Ebbi perfino un uomo, una notte d’estate, sdraiata tra i campi spogli di grano: fu l’istinto a spingermi verso di lui in un breve e furioso amplesso. Non capii perchè, mesi dopo, tornò da me, penitente e in lacrime e mi pregò di perdonarlo. Doveva avere a che fare con il bambino che avevo dentro di me e le voci che le donne per cui preparavo infusi avevano sparso in giro. Quelle stesse donne mi fecero indossare un abito bianco e io e l’uomo ci tenemmo per mano davanti a tanta gente. Erano tutti così felici ed io mi inorgoglii perchè era il mio compito far star bene la comunità e finalmente ci stavo riuscendo, anche se non sapevo bene nè come, nè perchè. Non capii perchè, dopo la festa, dovetti andare a vivere nella casa dell’uomo, abbandonando il mio rifugio ai margini della città. Non compresi perchè lui potesse avermi ogni notte, anche quando a me non importava, anche quando non volevo. Non seppi mai perchè non potevo assentarmi per giorni per seguire le mie faccende o semplicemente camminare nel bosco. Nessuno mi spiegò chiaramente perchè dovessi essere io a cucinare i suoi pasti e a lavare i suoi vestiti, quando normalmente lavavo la tunica, nella pioggia, e mangiavo quello che il bosco mi offriva. Mi lasciò completamente perplessa la sua furia nel vedermi tornare a casa, un mattino, con cacciagione fresca nella mia bisaccia. 

Perchè l’uomo voleva  che restassi prigioniera nella sua casa, se non gli andavo bene come compagna? Non è così che funziona tra gli animali, non è così che funziona la natura. Il cucciolo, poi, non era ancora nato, che senso aveva preparare la tana prima del tempo?
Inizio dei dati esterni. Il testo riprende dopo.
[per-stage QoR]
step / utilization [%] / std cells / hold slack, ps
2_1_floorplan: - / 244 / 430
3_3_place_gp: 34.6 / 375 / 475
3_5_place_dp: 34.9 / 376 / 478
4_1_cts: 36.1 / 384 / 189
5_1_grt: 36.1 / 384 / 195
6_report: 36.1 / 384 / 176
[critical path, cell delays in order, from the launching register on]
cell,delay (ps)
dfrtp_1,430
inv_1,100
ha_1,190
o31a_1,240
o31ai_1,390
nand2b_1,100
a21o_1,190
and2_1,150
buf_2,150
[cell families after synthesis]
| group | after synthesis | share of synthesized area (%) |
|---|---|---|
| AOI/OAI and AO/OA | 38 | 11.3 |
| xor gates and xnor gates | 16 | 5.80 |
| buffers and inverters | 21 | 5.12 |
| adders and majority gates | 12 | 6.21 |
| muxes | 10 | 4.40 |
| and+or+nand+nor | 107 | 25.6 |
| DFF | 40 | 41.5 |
===== config.mk =====
export PLATFORM = sky130hd
export DESIGN_NAME = pfst_top
export DESIGN_NICKNAME = d
export VERILOG_FILES = /design/src/logic/pfst_pkg.sv /design/src/logic/pfst_hold_timer.sv /design/src/logic/pfst_top.sv
export SDC_FILE = /design/constraint.sdc
export NUM_CORES = 1
export LEC_CHECK = 0
export ABC_AREA = 1
export BUFFER_PORTS_ARGS = -buffer_cell sky130_fd_sc_hd__clkbuf_2
export CAP_MARGIN = 10
export CORE_MARGIN = 3
export CORE_UTILIZATION = 40
export CTS_CLUSTER_DIAMETER = 100
export DETAILED_ROUTE_END_ITERATION = 8
export SLEW_MARGIN = 0
export SYNTH_ARGS = -nofsm -noshare
export SYNTH_HDL_FRONTEND = slang
export SYNTH_HIERARCHICAL = 1
export SYNTH_SLANG_ARGS = --single-unit

===== constraint.sdc =====
create_clock -name sys_clk -period 5 [get_ports sys_clk]
set_clock_uncertainty 0.05 [all_clocks]
set_input_delay 1.5 -clock sys_clk [delete_from_list [all_inputs] [get_ports sys_clk]]
set_output_delay 1.5 -clock sys_clk [all_outputs]
set_load 0.05 [all_outputs]

===== src/logic/pfst_pkg.sv =====
// package for the piezo force sense trigger block: offsets, fields, timing
// Contract
// [RULE1] monitor enable set: both differential outputs released, actuator floats
// [RULE2] sensing runs only while output enable is set
// [RULE3] while sensing is active, waveform output is suppressed
// [RULE4] host sets monitor enable only when playback idle reads one
// [RULE5] sensed value register refreshed with every new sample while sensing
// [RULE6] sensed value is 12-bit two's complement, zero means zero volts
// [RULE7] sensed value register carries a sensing-active read-back bit
// [RULE8] crossing held for hold time sets the detection flag
// [RULE9] writing comparator enable to zero clears the detection flag
// [RULE10] comparison and detection happen only while comparator enable is one
// [RULE11] direction bit: zero detects above threshold, one detects below
// [RULE12] 3-bit hold-time code sets hold time; code five is 2048 us
// [RULE13] 12-bit trip level sets the differential trip voltage
// [RULE14] pin function six drives detection on gpio; five uses interrupt path
// [RULE15] triggered playback enabled and detection: start armed waveform
// [RULE16] host re-arms a waveform after every automatic playback
// [RULE17] monitor enable clears itself on automatic playback
// [RULE18] triggered-playback enable clears itself on automatic playback
// [RULE19] host toggles comparator enable zero then one before next trigger
// [RULE20] playback idle status shows waveform playback has finished
// [RULE21] sensing may start after playback by setting monitor enable alone
// [RULE22] host leaves sensing by soft reset
// [RULE23] hold counter restarts when voltage returns before hold time elapses
// [RULE24] all control enables accepted in one register write
package pfst_pkg;
   localparam logic [7:0] ctrl_off = 8'h00;
   localparam logic [7:0] sense_cfg_off = 8'h04;
   localparam logic [7:0] sense_val_off = 8'h08;
   localparam logic [7:0] status_off = 8'h0c;
   localparam logic [7:0] pin_cfg_off = 8'h10;
   // control register fields
   localparam int ctrl_oe_bit = 0;
   localparam int ctrl_sense_bit = 1;
   localparam int ctrl_comp_bit = 2;
   localparam int ctrl_auto_bit = 3;
   localparam int ctrl_rst_bit = 4;
   // sensing config fields
   localparam int cfg_level_lsb = 0;
   localparam int cfg_hold_lsb = 12;
   localparam int cfg_dir_bit = 15;
   // sensed value and status fields
   localparam int val_flag_bit = 12;
   localparam int val_active_bit = 13;
   localparam int status_idle_bit = 0;
   localparam logic [31:0] ctrl_rst_val = 32'h0000_0000;
   localparam logic [31:0] cfg_rst_val = 32'h0000_0000;
   localparam logic [2:0] pin_rst_val = 3'h0;
   localparam logic [2:0] pin_sel_irq = 3'h5;
   localparam logic [2:0] pin_sel_detect = 3'h6;
   // hold time base: 64 us per unit, code n -> 64 us << n (code 5 = 2048 us)
   localparam int hold_base_us = 64;
   localparam int clk_mhz = 100;
   localparam int hold_base_cyc = hold_base_us * clk_mhz;
   localparam int tick_us = 1;
   localparam int tick_cyc = tick_us * clk_mhz;
endpackage
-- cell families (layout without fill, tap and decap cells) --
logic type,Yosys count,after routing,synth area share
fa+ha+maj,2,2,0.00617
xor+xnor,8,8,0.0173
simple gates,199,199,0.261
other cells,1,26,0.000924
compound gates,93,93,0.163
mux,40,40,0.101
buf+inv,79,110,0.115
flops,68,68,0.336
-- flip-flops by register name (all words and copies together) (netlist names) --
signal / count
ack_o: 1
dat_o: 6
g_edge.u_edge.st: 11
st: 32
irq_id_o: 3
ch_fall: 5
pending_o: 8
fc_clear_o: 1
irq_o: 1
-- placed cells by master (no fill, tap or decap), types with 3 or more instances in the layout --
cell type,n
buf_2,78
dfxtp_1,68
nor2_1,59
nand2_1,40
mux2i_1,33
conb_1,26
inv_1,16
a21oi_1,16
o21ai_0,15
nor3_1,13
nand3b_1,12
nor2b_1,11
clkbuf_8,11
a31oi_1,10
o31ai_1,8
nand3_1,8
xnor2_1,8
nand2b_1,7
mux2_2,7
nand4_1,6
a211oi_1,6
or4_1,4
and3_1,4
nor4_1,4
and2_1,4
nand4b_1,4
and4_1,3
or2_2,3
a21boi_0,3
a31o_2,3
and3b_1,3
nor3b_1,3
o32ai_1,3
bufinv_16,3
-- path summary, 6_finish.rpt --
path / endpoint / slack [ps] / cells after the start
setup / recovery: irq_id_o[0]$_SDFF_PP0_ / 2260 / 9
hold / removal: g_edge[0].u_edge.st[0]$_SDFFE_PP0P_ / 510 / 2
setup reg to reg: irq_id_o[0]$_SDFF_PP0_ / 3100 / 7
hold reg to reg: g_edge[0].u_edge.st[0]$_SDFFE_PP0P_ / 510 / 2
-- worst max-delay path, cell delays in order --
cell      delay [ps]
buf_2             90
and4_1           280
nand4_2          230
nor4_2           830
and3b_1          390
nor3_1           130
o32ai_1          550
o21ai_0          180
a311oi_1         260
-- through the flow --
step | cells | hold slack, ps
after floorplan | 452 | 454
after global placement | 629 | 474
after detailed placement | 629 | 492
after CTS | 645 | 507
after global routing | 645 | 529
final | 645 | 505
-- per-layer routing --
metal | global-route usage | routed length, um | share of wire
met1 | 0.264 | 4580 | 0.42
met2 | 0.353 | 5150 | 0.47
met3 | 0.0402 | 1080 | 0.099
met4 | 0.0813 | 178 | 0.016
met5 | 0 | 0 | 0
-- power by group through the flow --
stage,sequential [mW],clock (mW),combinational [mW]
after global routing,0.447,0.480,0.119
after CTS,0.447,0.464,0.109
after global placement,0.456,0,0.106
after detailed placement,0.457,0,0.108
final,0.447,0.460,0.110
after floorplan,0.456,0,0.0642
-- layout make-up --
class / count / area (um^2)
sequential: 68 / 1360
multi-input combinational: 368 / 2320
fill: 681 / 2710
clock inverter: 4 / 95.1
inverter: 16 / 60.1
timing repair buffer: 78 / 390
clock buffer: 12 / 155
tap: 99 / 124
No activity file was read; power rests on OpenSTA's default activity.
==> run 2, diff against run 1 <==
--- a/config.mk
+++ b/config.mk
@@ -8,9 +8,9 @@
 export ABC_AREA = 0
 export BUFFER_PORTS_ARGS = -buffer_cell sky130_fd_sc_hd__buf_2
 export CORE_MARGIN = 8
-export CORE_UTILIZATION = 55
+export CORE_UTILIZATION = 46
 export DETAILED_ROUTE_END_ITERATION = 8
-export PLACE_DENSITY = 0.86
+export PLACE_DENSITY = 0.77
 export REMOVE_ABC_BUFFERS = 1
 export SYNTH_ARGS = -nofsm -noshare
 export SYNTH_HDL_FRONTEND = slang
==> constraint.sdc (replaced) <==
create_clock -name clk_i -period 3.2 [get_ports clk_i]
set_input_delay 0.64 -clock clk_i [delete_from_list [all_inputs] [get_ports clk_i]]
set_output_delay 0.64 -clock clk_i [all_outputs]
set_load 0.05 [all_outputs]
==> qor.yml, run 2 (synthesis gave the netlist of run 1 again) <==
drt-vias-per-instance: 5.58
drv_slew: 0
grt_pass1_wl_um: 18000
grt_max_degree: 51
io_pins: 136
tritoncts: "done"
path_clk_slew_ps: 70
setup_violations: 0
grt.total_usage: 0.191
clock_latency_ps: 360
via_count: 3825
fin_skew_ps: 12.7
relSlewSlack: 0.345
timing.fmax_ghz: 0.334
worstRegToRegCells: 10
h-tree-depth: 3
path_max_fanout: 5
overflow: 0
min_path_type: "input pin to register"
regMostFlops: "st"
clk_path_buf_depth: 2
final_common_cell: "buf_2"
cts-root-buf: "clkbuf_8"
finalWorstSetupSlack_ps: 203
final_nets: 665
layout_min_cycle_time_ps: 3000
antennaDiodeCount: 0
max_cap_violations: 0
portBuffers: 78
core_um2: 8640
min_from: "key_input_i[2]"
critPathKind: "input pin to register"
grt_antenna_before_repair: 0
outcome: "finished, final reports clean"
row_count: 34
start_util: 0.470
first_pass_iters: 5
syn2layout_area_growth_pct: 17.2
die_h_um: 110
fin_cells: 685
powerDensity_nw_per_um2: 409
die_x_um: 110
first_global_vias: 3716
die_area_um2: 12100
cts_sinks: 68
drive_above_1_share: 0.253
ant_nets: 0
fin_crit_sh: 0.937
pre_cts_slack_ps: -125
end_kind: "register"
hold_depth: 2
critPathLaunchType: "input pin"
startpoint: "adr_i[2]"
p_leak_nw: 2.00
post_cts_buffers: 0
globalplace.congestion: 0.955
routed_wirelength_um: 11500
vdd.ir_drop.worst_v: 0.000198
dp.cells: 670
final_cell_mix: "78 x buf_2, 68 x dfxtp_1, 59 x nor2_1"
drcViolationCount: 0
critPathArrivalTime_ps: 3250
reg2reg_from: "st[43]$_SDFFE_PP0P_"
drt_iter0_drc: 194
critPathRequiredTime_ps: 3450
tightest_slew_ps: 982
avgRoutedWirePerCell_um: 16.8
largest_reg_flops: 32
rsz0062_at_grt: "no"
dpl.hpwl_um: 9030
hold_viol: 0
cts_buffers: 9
Ero sempre appartenuta alla terra parte di una coralità, di un disegno, di un tutto. Scoprii l’individualità, scoprii l’appartenenza, scoprii la lontananza e la solitudine. Non mi sentivo più parte di niente, nè degli uomini nè della natura: il canto delle stagioni si era attutito e non potevo più ritirarmi nella foresta per sfuggire alla confusione perchè le foglie, la corteccia e i sassi mi avevano preso a sembrarmi tutte uguali. Questo mi feriva più di quanto riuscissi ad esprimere. Avevo bisogno di dormire di più, avevo bisogno di un posto caldo e di cibo nutriente: avevo paura e mi dimenavo come una volpe in una tagliola.

Appartengo alla terra e ci tornai, lasciandomi dietro urla pianti e maledizioni una volta data alla luce la mia bambina, accovacciata nella terra umida dei campi appena arati.










Note: mi hanno fatto notare che è sempre più difficile capire di chi sto scrivendo e cosa c'entra con i personaggi precedenti perciò farò un breve riassunto chiarificatore. La regina sacerdotessa protagonista di "quello che ho perso" è sia la madre della principessa di "fame" (che è la gemella reintrodotta a corte) e sia della sacerdotessa di questa ultima oneshot (la gemella data via al culto della Dea). A sua volta la principessa di "fame" è la madre del re. Avrei dovuto sottolinearlo di più immagino, ma il re dice di ispirarsi a una madre che ciba i più sfortunati e un padre che è spesso in guerra e speravo bastasse; lui, comunque, non ha mai saputo che non erano gesti dettati dal puro dall'altruismo. La gemella di "appartengo alla terra" può e non può (lo lascio decidere a voi) essere la madre della strega di "strega", il che farebbe di lei la cugina del re e della figlia dell'inverno la cugina di secondo grado. Spero sia più chiaro ora.